Storing the API key with keyring: You can store your API key where the keyring library can find it by using the keyring program: Run keyring set dandi-api-dandi key and enter the API key when asked for the password for key in dandi-api-dandi. If the API key isn't stored in either the DANDI_API_KEY environment variable or in the keyring, the CLI will prompt you to enter the API key, and then it will store it in the keyring.

Troubleshooting

If you encounter issues during the upload process:

  • Ensure your NWB files pass validation (see Validating NWB Files)
  • Check that you're using the latest versions of dandi, PyNWB, and MatNWB

If you continue to have issues, please reach out via the DANDI Help Desk.

Debugging the DANDI CLI

If something goes wrong while using the Python CLI client, the first place to check for more information so that you can file a quality bug report is the logs. Every command records a copy of its logs in a logfile, the location of which is reported to the user when the command finishes running. The location of the logs varies by platform, e.g.:

  • Linux: ~/.cache/dandi-cli/log or $XDG_CACHE_HOME/dandi-cli/log
  • macOS: ~/Library/Logs/dandi-cli

Logs are named with a combination of the time at which the dandi command started running and the process ID of the command.

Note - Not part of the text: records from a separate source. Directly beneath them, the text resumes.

--- src/rtl/us_acq_pkg.sv ---
// Shared acquisition definitions for the echo receive path (ADC front end and correlator bench).
package us_acq_pkg;

  localparam int unsigned ADC_W           = 12;
  localparam int unsigned DEF_SAMPLE_DIV  = 50;
  localparam int unsigned DEF_NUM_SAMPLES = 20000;
  localparam int unsigned DEF_ADC_LATENCY = 2;
  localparam int unsigned DEF_SAMPLE_W    = 15;

  typedef enum logic [1:0] {
    IDLE    = 2'd0,
    FLUSH   = 2'd1,
    CAPTURE = 2'd2,
    DONE    = 2'd3
  } acq_state_t;

endpackage

--- src/rtl/adc_rate_gen.sv ---
// Sample-rate divider: produces the ADC conversion clock and a one-cycle sample strobe.
module adc_rate_gen
  import us_acq_pkg::*;
#(
  parameter int unsigned SAMPLE_DIV = DEF_SAMPLE_DIV
) (
  input  logic clk_50M,
  input  logic rst_n,
  input  logic en,
  input  logic clr,
  output logic adc_clk,
  output logic stb
);

  localparam int unsigned CNT_W = $clog2(SAMPLE_DIV);
  localparam logic [CNT_W-1:0] CNT_LAST = CNT_W'(SAMPLE_DIV - 1);
  localparam logic [CNT_W-1:0] CNT_HALF = CNT_W'(SAMPLE_DIV / 2);

  logic [CNT_W-1:0] div_cnt;

  always_ff @(posedge clk_50M or negedge rst_n) begin
    if (!rst_n) begin
      div_cnt <= '0;
    end else if (clr) begin
      div_cnt <= '0;
    end else if (en) begin
      div_cnt <= (div_cnt == CNT_LAST) ? '0 : div_cnt + CNT_W'(1);
    end
  end

  // High for the first half of each sample period, low outside a capture.
  assign adc_clk = en && (div_cnt < CNT_HALF);
  assign stb     = en && (div_cnt == CNT_LAST);

endmodule

--- src/rtl/adc_fifo_writer.sv ---
// ADC acquisition front end: paces the ADC, drops pipeline-flush samples and writes
// one FIFO slot (or one counted overflow) per sample period for a fixed-length burst.
module adc_fifo_writer
  import us_acq_pkg::*;
#(
  parameter int unsigned SAMPLE_DIV  = DEF_SAMPLE_DIV,
  parameter int unsigned NUM_SAMPLES = DEF_NUM_SAMPLES,
  parameter int unsigned ADC_LATENCY = DEF_ADC_LATENCY,
  parameter int unsigned SAMPLE_W    = DEF_SAMPLE_W
) (
  input  logic                clk_50M,
  input  logic                rst_n,
  input  logic                sys_start_pulse,
  input  logic [ADC_W-1:0]    adc_data,
  output logic                adc_clk,
  output logic [ADC_W-1:0]    fifo_data,
  output logic                fifo_wrreq,
  input  logic                fifo_wrfull,
  output logic                capture_busy,
  output logic                capture_done,
  output logic                overflow_flag,
  output logic [SAMPLE_W-1:0] sample_count
);

  localparam logic [SAMPLE_W-1:0] LAST_IDX   = SAMPLE_W'(NUM_SAMPLES - 1);
  localparam logic [2:0]          FLUSH_LAST = 3'((ADC_LATENCY == 0) ? 0 : ADC_LATENCY - 1);

  acq_state_t state, state_nx;
  logic [2:0] flush_cnt;
  logic       stb;
  logic       cap_stb;
  logic       start_ok;

  assign capture_busy = (state == FLUSH) || (state == CAPTURE);
  assign capture_done = (state == DONE);
  assign start_ok     = (state == IDLE) && sys_start_pulse;
  assign cap_stb      = (state == CAPTURE) && stb;

  // Divider runs through FLUSH into CAPTURE without a restart, so sample spacing stays uniform.
  adc_rate_gen #(
    .SAMPLE_DIV(SAMPLE_DIV)
  ) u_rate_gen (
    .clk_50M (clk_50M),
    .rst_n   (rst_n),
    .en      (capture_busy),
    .clr     (!capture_busy),
    .adc_clk (adc_clk),
    .stb     (stb)
  );

  always_ff @(posedge clk_50M or negedge rst_n) begin
    if (!rst_n) begin
      state <= IDLE;
    end else begin
      state <= state_nx;
    end
  end

  always_comb begin
    state_nx = state;
    unique case (state)
      IDLE: begin
        if (sys_start_pulse) state_nx = FLUSH;
      end
      FLUSH: begin
        if ((ADC_LATENCY == 0) || (stb && (flush_cnt == FLUSH_LAST))) state_nx = CAPTURE;
      end
      CAPTURE: begin
        if (stb && (sample_count == LAST_IDX)) state_nx = DONE;
      end
      DONE: begin
        state_nx = IDLE;
      end
      default: begin
        state_nx = IDLE;
      end
    endcase
  end

  always_ff @(posedge clk_50M or negedge rst_n) begin
    if (!rst_n) begin
      flush_cnt     <= '0;
      sample_count  <= '0;
      overflow_flag <= 1'b0;
      fifo_data     <= '0;
      fifo_wrreq    <= 1'b0;
    end else begin
      // Full is judged only at the strobe; a dropped sample still consumes its index.
      fifo_wrreq <= cap_stb && !fifo_wrfull;

      if (state != FLUSH) begin
        flush_cnt <= '0;
      end else if (stb) begin
        flush_cnt <= flush_cnt + 3'd1;
      end

      if (start_ok) begin
        sample_count  <= '0;
        overflow_flag <= 1'b0;
      end

      if (cap_stb) begin
        fifo_data    <= adc_data;
        sample_count <= sample_count + SAMPLE_W'(1);
        if (fifo_wrfull) overflow_flag <= 1'b1;
      end
    end
  end

endmodule

--- config.mk ---
export PLATFORM = sky130hd
export DESIGN_NAME = adc_fifo_writer
export DESIGN_NICKNAME = d
export VERILOG_FILES = /design/src/rtl/us_acq_pkg.sv /design/src/rtl/adc_rate_gen.sv /design/src/rtl/adc_fifo_writer.sv
export SDC_FILE = /design/constraint.sdc
export NUM_CORES = 1
export LEC_CHECK = 0
export CORE_MARGIN = 2
export CORE_UTILIZATION = 53
export CTS_CLUSTER_SIZE = 28
export DETAILED_ROUTE_END_ITERATION = 12
export PLACE_DENSITY = 0.94
export SLEW_MARGIN = 20
export SYNTH_ARGS = -nofsm -noshare
export SYNTH_HDL_FRONTEND = slang
export SYNTH_SLANG_ARGS = --single-unit
--- constraint.sdc ---
create_clock -name clk_50M -period 4.5 [get_ports clk_50M]
set_input_delay 0.45 -clock clk_50M [delete_from_list [all_inputs] [get_ports clk_50M]]
set_output_delay 0.45 -clock clk_50M [all_outputs]
set_load 0.02 [all_outputs]
==> results by group <==
Floorplanning
  • Die H: 66.5 um
  • Initial Util: between 50% and 60%
  • Chip width: 66.5 um
  • # IOs: 48
  • Die area: about 0.0044 mm2
  • Core region area: 0.00372 mm2
  • Num rows: 22

Clock tree
  • TritonCTS clock tree: built
  • Clock buffer depth: 2
  • Htree depth: 2
  • Clk sinks: 40
  • TritonCTS buffer count: 5
  • Post-CTS setup buffer count: 0
  • Hold Buf Count CTS: 0
  • CTS Root Cell: clkbuf_8
  • Clock input transition at the sequential cells of the worst setup and hold paths: 80 ps
  • Cts repair resizes: 0
  • Clock Latency Late Sink: 300 ps

Pwr
  • Pint: ~0.74 mW
  • Pwr dens: roughly 410 mW/mm2
  • Sw Share: 33.4%
  • Pleak: 1.21 nW
  • Sw Pwr: 0.368 mW
  • Clock share of power: around 29%
  • Combinational power share: 32.7%
  • Flop pwr share: around two fifths
  • Peak VDD IR: 0.274 mV

Setup path
  • CP Max Fanout: 26
  • Startpoint types: register
  • WP data required: 4710 ps
  • Kind of critical path: reg -> reg
  • Nature of the critical path endpoint: register
  • Worst Path Arrival: 2820 ps
  • CP max-delay cell: nand3_1
  • CP max stage delay: approximately 630 ps
  • Worst path cell trace: inv_1 -> ha_1 -> and4b_2 -> nand3_1 -> a31o_2 -> a31oi_1

Finish
  • Antenna diode count: 0
  • Ratio of cells with drive above 1 in the final layout: 7.72%
  • Nets: between 200 and 300
  • Final non-filler cell total: 307
  • Area growth syn-to-layout: 30.3%

Placement
  • RD Place Congestion: 0.856
  • Place WS: 1920 ps
  • I/O Buffers: 47
  • Placed Cells: 299
  • DP HPWL: between 3000 and 4000 um

STA
  • Min Tclk post-route: 2610 ps
  • PnR worst setup slack: 1890 ps
  • Setup TNS: 0 ps
  • Final Hold Fails: 0
  • Final Skew: 9.48 ps
  • Final Setup Violations: 0
  • Slew HR: between 30% and 40%
  • RSZ-0062 raised after global routing: no
  • Final hold slack: 270 ps
  • Slew @ Worst Pin: 998 ps
  • FMAX: around 0.38 GHz
  • Slew Viols, Final: 0
  • Final period utilization: 58.0%

Synth
  • Cell Area, Synth: between 0.002 and 0.0025 mm2
  • Largest area contributor in the netlist: dfrtp_1
  • Part of the Yosys area used for sequential elements: roughly half
  • Synth area leaders: dfrtp_1 (48%), nand2_1 (9.3%), ha_1 (6.0%), nor3b_1 (2.5%), mux2i_1 (1.9%)
  • Post-synthesis cell type count: 43
  • Count leader, synth: nand2_1
  • Synth warn: 0
  • Post-synth top area share: 48.4%
  • Mean post-synth cell area: 9.85 um2
  • Post-synth EDFFs: 0
  • Synth top cells by count: nand2_1 (51), dfrtp_1 (40), ha_1 (10)
  • Top FF cell, synth: dfrtp_1
  • Synth async-reset ratio: 100%
  • Mapped Nets: 236
  • Gate Count Post-Synth: 210
  • Synthesis-stage register bit count: 40

Global route
  • Global Route Usage Sum: 23.7%
  • Grt total ovfl: 0
  • First-pass GRT wire length: 7800 um
  • Initial antenna violation count: 0
  • Largest net degree at the start of global routing: a little over 40
  • Vias in the first global route: ~1,700

Route
  • Drt via density: 5.54
  • Routed wire length: around 4500 um
  • Detailed-router iteration count before antenna repair: 4
  • Drt first-iter violations: 102
  • Post-DRT Antenna Nets: 0
  • Wire length per cell: 14.8 um
  • Drt drc: 0
  • Via count: ~1,700

Flow run
  • Max-cap violations: 0

Hold path
  • Hold Crit Class: in -> async

Outcome
  • Status: complete, no violations
## cells by family (layout without fill, tap and decap cells)
kind of cell             after synthesis  after routing  synth area share [%]
AND/OR/NAND/NOR                      101            101                  26.0
flip-flops                            40             40                  48.4
AO/OA/AOI/OAI                         34             34                  11.7
buffers and inverters                 14             63                  2.96
adder cells (fa/ha/maj)               10             10                  6.05
XOR/XNOR                               7              7                  2.96
multiplexers                           4              4                  1.94
## sequential cells by signal, summed over array words and instances (netlist names)
register	cells
sample_count	15
fifo_data	12
overflow_flag	1
fifo_wrreq	1
u_rate_gen.div_cnt	6
state	2
flush_cnt	3
## layout make-up
class,instances,area [um2]
multi-input cells,156,1010
clock buffers,7,96.3
flip-flops and latches,40,1000
clock inverters,1,30.0
inverters,8,30.0
fillers,265,1020
well taps,48,60.1
repair buffers,47,465
## metal layers
metal | wire length (um) | up-vias | part of all wire, % | GRT usage, %
met1 | 2030 | 807 | 45 | 31.0
met2 | 2220 | 62 | 49 | 37.3
met5 | 0 | - | 0 | 0
li1 | - | 829 | - | -
met3 | 256 | 2 | 5.6 | 6.93
met4 | 34 | 0 | 0.75 | 9.18
## worst max-delay path: cells and delay by family, from the launching register on
family,cells,cell delay (ps)
buf+inv,1,100
compound gates,2,650
simple gates,2,920
fa+ha+maj,1,440
flops,1,410
## power groups by stage
stage / combinational [mW] / clock [mW] / sequential (mW)
2_1_floorplan: 0.225 / 0 / 0.427
5_1_grt: 0.397 / 0.345 / 0.427
6_report: 0.360 / 0.321 / 0.422
3_3_place_gp: 0.343 / 0 / 0.425
3_5_place_dp: 0.354 / 0 / 0.428
4_1_cts: 0.357 / 0.325 / 0.422
## metrics by stage
stage | area (um2) | total power, mW | utilization [%]
2_1_floorplan | 2070 | 0.651 | -
3_3_place_gp | 2560 | 0.767 | 69.0
3_5_place_dp | 2560 | 0.782 | 69.0
4_1_cts | 2690 | 1.10 | 72.4
5_1_grt | 2700 | 1.17 | 72.5
6_report | 2700 | 1.10 | 72.5
## cell usage in the layout, fill, tap and decap left out, types with 2 or more instances in the layout
master / count
clkbuf_8: 7
nor2_1: 9
clkdlybuf4s50_1: 46
nor3b_1: 7
mux2i_1: 4
dfrtp_1: 40
a41oi_1: 2
o21ai_0: 7
nor4_1: 2
inv_1: 8
ha_1: 10
xor2_1: 3
a21o_1: 4
xnor2_1: 4
o31ai_1: 5
or3_1: 2
nor3_4: 2
a31oi_1: 2
or2_2: 2
a21oi_1: 2
and2_1: 5
and3_1: 4
nand3_1: 6
a31o_2: 2
nand2_1: 51
o211ai_1: 4
nand4_1: 2
## worst paths after layout
path | end | cells after the start | slack, ps | startpoint
worst max-delay path | sample_count[10] | 6 | 1890 | state[0]
min in group clk_50M | fifo_data[11] | 2 | 480 | fifo_data[11]
max in group asynchronous | sample_count[8] | 1 | 3670 | rst_n
worst min-delay path | u_rate_gen.div_cnt[1] | 1 | 270 | rst_n
worst max register to register | sample_count[10] | 6 | 1890 | state[0]
worst min register to register | fifo_data[11] | 2 | 480 | fifo_data[11]
Note: power is estimated with default switching activity, not from simulation.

Recent versions of the client include all possible debugging information in the logs, but if you're using an older version, only log messages that were printed to the user when the command ran are recorded. As a result, in order to get complete debugging information, you may have to rerun the problematic command, this time increasing the logging level by passing -l DEBUG or --log-level DEBUG on the command line. Note that this option goes between the main dandi command and the name of the subcommand:

# Right:
dandi -l DEBUG upload

# Wrong:
dandi upload -l DEBUG

In addition, many commands can be put into a developer-specific mode for showing raw progress information instead of fancy progress bars. For the delete, organize, upload, and validate commands, this can be done by setting the DANDI_DEVEL environment variable and passing --devel-debug to the command:

DANDI_DEVEL=1 dandi upload --devel-debug

For the download command, the equivalent is the -f debug/--format debug option:

dandi download -f debug

More advanced users who are familiar with the Python debugger can instruct the client to automatically open the debugger if any errors occur by supplying the --pdb option to the command. Like the -l/--log-level option, the --pdb option must be placed between dandi and the name of the subcommand.